Hello all. I am new here, so will appreciate any advice. I read some previous threads which are helpful, but my situation is more complicated than most, so I am very confused and just want to double check to be comfortable with what I am doing. I will provide as much info as possible below with numbers and will appreciate your help in guiding me.

I left the US in 2006 and have never filed any tax return or FBARs.

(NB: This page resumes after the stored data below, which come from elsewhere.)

==> flow/design.v (excerpt) <==
module AHB2CAN_top
(
	input logic HCLK, HRESETn, HWRITE, HSEL,
	input logic [31:0] HADDR, HWDATA,
	input logic [1:0] HTRANS,
	input logic [2:0] HBURST, HSIZE,
	output logic [31:0] HRDATA,
	output logic HRESP, HREADYOUT,
	input logic rx_data,
	output logic tx_data
);
Size: roughly 2800 cells after synthesis, about 750 flip-flops, roughly 110 I/O pins, ~0.031 sq mm of cells after synthesis.
Settings: LEC_CHECK=0, CAP_MARGIN=20, CORE_MARGIN=2, CORE_UTILIZATION=72, PLACE_DENSITY=0.66, SETUP_SLACK_MARGIN=0.72, SLEW_MARGIN=20; clock period 4.95 ns.
run.sh (not shown) runs the stock make flow with config.mk's settings and CLKGATE_MAP_FILE=.
Rerun with:
--- a/flow/config.mk
+++ b/flow/config.mk
@@ -9,5 +9,4 @@
 export CORE_MARGIN = 2
 export CORE_UTILIZATION = 72
-export PLACE_DENSITY = 0.66
-export SETUP_SLACK_MARGIN = 0.72
+export SETUP_SLACK_MARGIN = 0.46
 export SLEW_MARGIN = 20
==> flow/constraint.sdc (replaced) <==
create_clock -name core_clock -period 1.72 [get_ports {HCLK}]
set_input_delay 0.3440 -clock core_clock [delete_from_list [all_inputs] [get_ports {HCLK}]]
set_output_delay 0.3440 -clock core_clock [all_outputs]
set_load 0.01 [all_outputs]
With this change the flow failed in global routing.
Synthesized cell count stays the same.
Area after synthesis is unchanged.
Die area does not change.
Rerun with:
--- a/flow/config.mk
+++ b/flow/config.mk
@@ -6,7 +6,11 @@
 export NUM_CORES = 4
 export LEC_CHECK = 0
+export ABC_AREA = 1
 export CAP_MARGIN = 20
 export CORE_MARGIN = 2
 export CORE_UTILIZATION = 72
-export SETUP_SLACK_MARGIN = 0.46
+export CTS_CLUSTER_SIZE = 94
+export HOLD_SLACK_MARGIN = 0.29
+export PLACE_DENSITY_LB_ADDON = 0.2
+export SETUP_SLACK_MARGIN = -0.12
 export SLEW_MARGIN = 20
After rerunning:
- The new run stopped in global routing
- area after synthesis rose by 37%
- die size rises by 36%
- synthesized cell count goes up by 140%
Rerun with:
==> flow/config.mk (replaced) <==
export PLATFORM = sky130hd
export DESIGN_NAME = AHB2CAN_top
export DESIGN_NICKNAME = AHB2CAN_top
export VERILOG_FILES = /design/flow/design.v
export SDC_FILE = /design/flow/constraint.sdc
export NUM_CORES = 4
export LEC_CHECK = 0
export CAP_MARGIN = 20
export CORE_MARGIN = 2
export CORE_UTILIZATION = 40
export SLEW_MARGIN = 20
==> flow/constraint.sdc (replaced) <==
create_clock -name core_clock -period 10.0 [get_ports {HCLK}]
set_input_delay 2.0000 -clock core_clock [delete_from_list [all_inputs] [get_ports {HCLK}]]
set_output_delay 2.0000 -clock core_clock [all_outputs]
set_load 0.01 [all_outputs]
After rerunning: The changed run ran to the end with no violations. Synthesized cell count went down by 58%. Area after synthesis fell by 27%. Die area rose by 31%.

AHB2CAN_top again, from the RTL that the note above started with.
==> flow/config.mk <==
export PLATFORM = sky130hd
export DESIGN_NAME = AHB2CAN_top
export DESIGN_NICKNAME = AHB2CAN_top
export VERILOG_FILES = /design/flow/design.v
export SDC_FILE = /design/flow/constraint.sdc
export NUM_CORES = 4
export LEC_CHECK = 0
export CAP_MARGIN = 20
export CORE_MARGIN = 2
export CORE_UTILIZATION = 72
export CTS_CLUSTER_DIAMETER = 100
export CTS_CLUSTER_SIZE = 14
export HOLD_SLACK_MARGIN = -0.08
export PLACE_DENSITY = 0.39
export SETUP_SLACK_MARGIN = 0.69
export SLEW_MARGIN = 20
==> flow/constraint.sdc <==
create_clock -name core_clock -period 4.94 [get_ports {HCLK}]
set_input_delay 0.9880 -clock core_clock [delete_from_list [all_inputs] [get_ports {HCLK}]]
set_output_delay 0.9880 -clock core_clock [all_outputs]
set_load 0.01 [all_outputs]
The starting point produced a clean layout.
Next try:
Settings changed: CAP_MARGIN 20 to 5, CELL_PAD_IN_SITES_DETAIL_PLACEMENT set to 0, CELL_PAD_IN_SITES_GLOBAL_PLACEMENT set to 0, CTS_CLUSTER_DIAMETER 100 to 98, HOLD_SLACK_MARGIN -0.08 to -0.09, MAX_ROUTING_LAYER set to met4, PLACE_DENSITY 0.39 to not set, PLACE_DENSITY_LB_ADDON set to 0.28, SETUP_SLACK_MARGIN 0.69 to 0.62.
=> Die area is unchanged. Routed wire length is about the same. Cell area falls by 1.8%. Power is about the same. Synthesized cell count is unchanged. Clock-buffer cell count stays the same. Final cell count falls by 0.67%. Core utilization falls by 1.5 points. Synthesized area is unchanged.

AHB2CAN_top again, from the RTL that the note above started with.
## AHB2CAN_top
module AHB2CAN_top
(
	input logic HCLK, HRESETn, HWRITE, HSEL,
	input logic [31:0] HADDR, HWDATA,
	input logic [1:0] HTRANS,
	input logic [2:0] HBURST, HSIZE,
	output logic [31:0] HRDATA,
	output logic HRESP, HREADYOUT,
	input logic rx_data,
	output logic tx_data
);
export LEC_CHECK = 0
export CAP_MARGIN = 5
export CORE_MARGIN = 2
export CORE_UTILIZATION = 72
export CTS_CLUSTER_SIZE = 86
export PLACE_DENSITY = 0.66
export SETUP_SLACK_MARGIN = 1.25
export SLEW_MARGIN = 20
create_clock -name core_clock -period 4.95 [get_ports {HCLK}]
Next try:
--- a/flow/config.mk
+++ b/flow/config.mk
@@ -6,9 +6,7 @@
 export NUM_CORES = 4
 export LEC_CHECK = 0
-export CAP_MARGIN = 5
+export CAP_MARGIN = 20
 export CORE_MARGIN = 2
 export CORE_UTILIZATION = 72
-export CTS_CLUSTER_SIZE = 86
-export PLACE_DENSITY = 0.66
-export SETUP_SLACK_MARGIN = 1.25
+export PLACE_DENSITY = 0.39
 export SLEW_MARGIN = 20
==> flow/constraint.sdc (replaced) <==
create_clock -name core_clock -period 4.94 [get_ports {HCLK}]
set_input_delay 0.9880 -clock core_clock [delete_from_list [all_inputs] [get_ports {HCLK}]]
set_output_delay 0.9880 -clock core_clock [all_outputs]
set_load 0.01 [all_outputs]
After rerunning: The new run passed the timing, design-rule and antenna checks. Die area is unchanged. Combinational power drops by about 4%. Flip-flop count is unchanged. Synthesized cell count stays the same. Wire length goes down by 19%. Count of clock-buffer cells in the layout rose by 3. Final area decreases by about 7%. Setup slack loses 0.035 ns. Non-clock buffer count goes down by 111. Utilization falls by 6.1 points.
Next try:
--- a/flow/config.mk
+++ b/flow/config.mk
@@ -6,7 +6,13 @@
 export NUM_CORES = 4
 export LEC_CHECK = 0
-export CAP_MARGIN = 20
+export CAP_MARGIN = 5
+export CELL_PAD_IN_SITES_DETAIL_PLACEMENT = 0
+export CELL_PAD_IN_SITES_GLOBAL_PLACEMENT = 0
 export CORE_MARGIN = 2
 export CORE_UTILIZATION = 72
-export PLACE_DENSITY = 0.39
+export CTS_CLUSTER_DIAMETER = 38
+export CTS_CLUSTER_SIZE = 86
+export MAX_ROUTING_LAYER = met4
+export PLACE_DENSITY = 0.37
+export SETUP_SLACK_MARGIN = 1.41
 export SLEW_MARGIN = 20
The changed run finished with timing, DRC and antenna clean.
Wire length is higher by about 33%.
Hold slack gains 0.16 ns.
Final cell count is higher by about 5%.

Starting RTL as in the previous note.
make LEC_CHECK=0 ABC_AREA=0 CAP_MARGIN=5 CELL_PAD_IN_SITES_GLOBAL_PLACEMENT=3 CORE_ASPECT_RATIO=0.63 CORE_MARGIN=2 CORE_UTILIZATION=45 CTS_CLUSTER_DIAMETER=27 CTS_CLUSTER_SIZE=43 GPL_TIMING_DRIVEN=0 PLACE_DENSITY_LB_ADDON=0.18 SLEW_MARGIN=20 finish   # period 11.7 ns
==> next run, changes <==
Settings changed: ABC_AREA 0 to default, CAP_MARGIN 5 to 20, CELL_PAD_IN_SITES_GLOBAL_PLACEMENT 3 to default, CORE_ASPECT_RATIO 0.63 to default, CORE_UTILIZATION 45 to 10, CTS_CLUSTER_DIAMETER 27 to default, CTS_CLUSTER_SIZE 43 to default, GPL_TIMING_DRIVEN 0 to default, PLACE_DENSITY_LB_ADDON 0.18 to default.
Clock period 11.7 ns to 15.3 ns, I/O delays scaled along.
Result: Non-clock buffer count fell by 240; synthesized cell count is unchanged; worst setup slack is better by 0.78 ns; count of clock-buffer cells in the layout fell by 95.

## try-delta
AHB2CAN_top again, from the RTL that the note above started with.
Settings: LEC_CHECK=0, ABC_AREA=1, CAP_MARGIN=0, CELL_PAD_IN_SITES_DETAIL_PLACEMENT=2, CELL_PAD_IN_SITES_GLOBAL_PLACEMENT=0, CORE_ASPECT_RATIO=0.62, CORE_MARGIN=9, CORE_UTILIZATION=66, CTS_CLUSTER_SIZE=71, MAX_ROUTING_LAYER=met4, MIN_ROUTING_LAYER=met2, PLACE_DENSITY_LB_ADDON=0.14, SLEW_MARGIN=20, TNS_END_PERCENT=60; clock period 7.18 ns.
try-delta: DPL-0033 in detailed placement -> run aborted
For try-umber, these inputs were changed with respect to try-delta:
Settings: MIN_ROUTING_LAYER: met2 -> unset; TNS_END_PERCENT: 60 -> unset; MAX_ROUTING_LAYER: met4 -> unset; ABC_AREA: 1 -> unset; CAP_MARGIN: 0 -> 20; PLACE_DENSITY_LB_ADDON: 0.14 -> unset; CORE_UTILIZATION: 66 -> 40; CELL_PAD_IN_SITES_DETAIL_PLACEMENT: 2 -> unset; CORE_ASPECT_RATIO: 0.62 -> unset; CELL_PAD_IN_SITES_GLOBAL_PLACEMENT: 0 -> unset; CORE_MARGIN: 9 -> 2; CTS_CLUSTER_SIZE: 71 -> unset; the clock period (ns, I/O delays scaled along): 7.18 -> 5.11.
--- outcome ---
- On post-synthesis share of cell area spent on full adders, half adders and majority gates, the lower figure sits with try-delta, not try-umber.
- Comparing try-delta and try-umber, count of unique library cells instantiated by Yosys is higher on try-umber.
- Routability congestion estimate in try-umber is 0.16 lower than in try-delta
- Between try-delta and try-umber, placeable core area is lower for try-delta, try-umber comes in above that.
- try-umber has completed all stages; timing, DRC and antenna checks passed.
- Relative to try-delta, the simple-gate share of the synthesized area of try-umber is lower by 24 points.
- Compared with try-delta, gate count after technology mapping in try-umber decreased by more than half.
- Re aoi/oai-family share of the synthesized area: try-delta and try-umber aren't equal, and the higher value belongs to try-umber.
- Comparing try-delta and try-umber, the higher xor/xnor share of the synthesized area is on try-umber.
- try-umber vs try-delta: Yosys chip area down in try-umber
What try-harbor does differently from try-umber at the input level:
Settings: putting CTS_CLUSTER_SIZE at 39 where nothing was set; swapping 40 for 66 in CORE_UTILIZATION; swapping 5.11 for 6.53 in the clock period (ns, I/O delays scaled along).
Results
- try-harbor has initial cell density of the core above what try-umber had.
- try-harbor finished every step from synthesis to the final layout, and the layout passed the timing, design-rule and antenna checks.
- try-umber → try-harbor: number of global-route vias before repair fell about 2%; maximum clock skew at final layout fell 0.016 ns; final instance area fell 810 um^2.
The inputs of try-amber differ from those of try-harbor as listed below.
Settings: PLACE_DENSITY_LB_ADDON newly set to 0.27; CORE_UTILIZATION changed from 66 to 72; the clock period (ns, I/O delays scaled along) changed from 6.53 to 5.46.
Notes after the runs:
try-amber finished all stages; the layout is clean. The area occupied by multi-input gates on try-harbor is in line with that on try-amber. Looking at clock network fraction of total power across try-harbor and try-amber, the one that comes out lower is try-amber. When try-amber is set beside try-harbor, its overall routing resource usage turns out to be 5.3 points larger. Taking try-harbor as the reference, in try-amber stage delay of the slowest cell on the critical path dropped 0.26 ns; slack of the critical path dropped 0.038 ns.
Power and IR drop assume default switching activity.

I became aware of the filing requirements about a few months ago as my income increased and filed 2014 FBAR on 30 June 2015. I now want to come into full compliance with the IRS and intend doing so through the streamlined offshore procedures based on the continuous physical presence outside the US since 2006. I have now prepared draft tax forms for 2012, 2013 and 2014 and FBARs for 2009, 2010, 2011, 2012, 2013 (however, have not submitted FBARs yet as I want to do so once I am ready to send my envelope with the tax returns to the IRS).

My situation:

In 2012 and 2013 I lived in the Eastern Europe. 

2012: total income at ca. USD 102,000, slightly above the FEIE for that year. However, my understanding is that as long as I am below USD 104,850 (FEIE of USD 95,100 + standard deduction of USD 5,950 + personal exemption of USD 3,800), I do not owe any taxes. This is the case in 2012, so I have prepared just Form 1040, schedule B (a small interest income of ca. USD 1,000), Form 2555 to claim the FEIE and Form 8938 (I have to file it as my balances are above USD 200,000). My understanding is that I cannot file Form 2555EZ because my income is above the amount of the FEIE, is this right? Are there any other required forms which I am missing? Is there any difference between filing 2555 and 2555EZ?

2013: total income at ca. USD 100,000. Again, I am slightly above the FEIE of USD 97,600, but owe nothing after I deduct standard deduction and personal exemption. Therefore, I prepared Form 1040, schedule B, Form 2555 and Form 8938. Again, can I use Form 2555EZ instead of 2555 as it seems with 2555EZ I am disclosing less information? Anything else I am required to file?

2014 becomes much more complicated as I moved to the UK in late 2014 for several years to take international assignment. In addition to my income of ca. USD 100,000, the company has provided housing allowance and cost of living differential which are ca. USD 40,000. My understanding is that I should add this amount to my income. I also got married in 2014, but my wife is not US citizen, has never lived in the US and has no social security number. 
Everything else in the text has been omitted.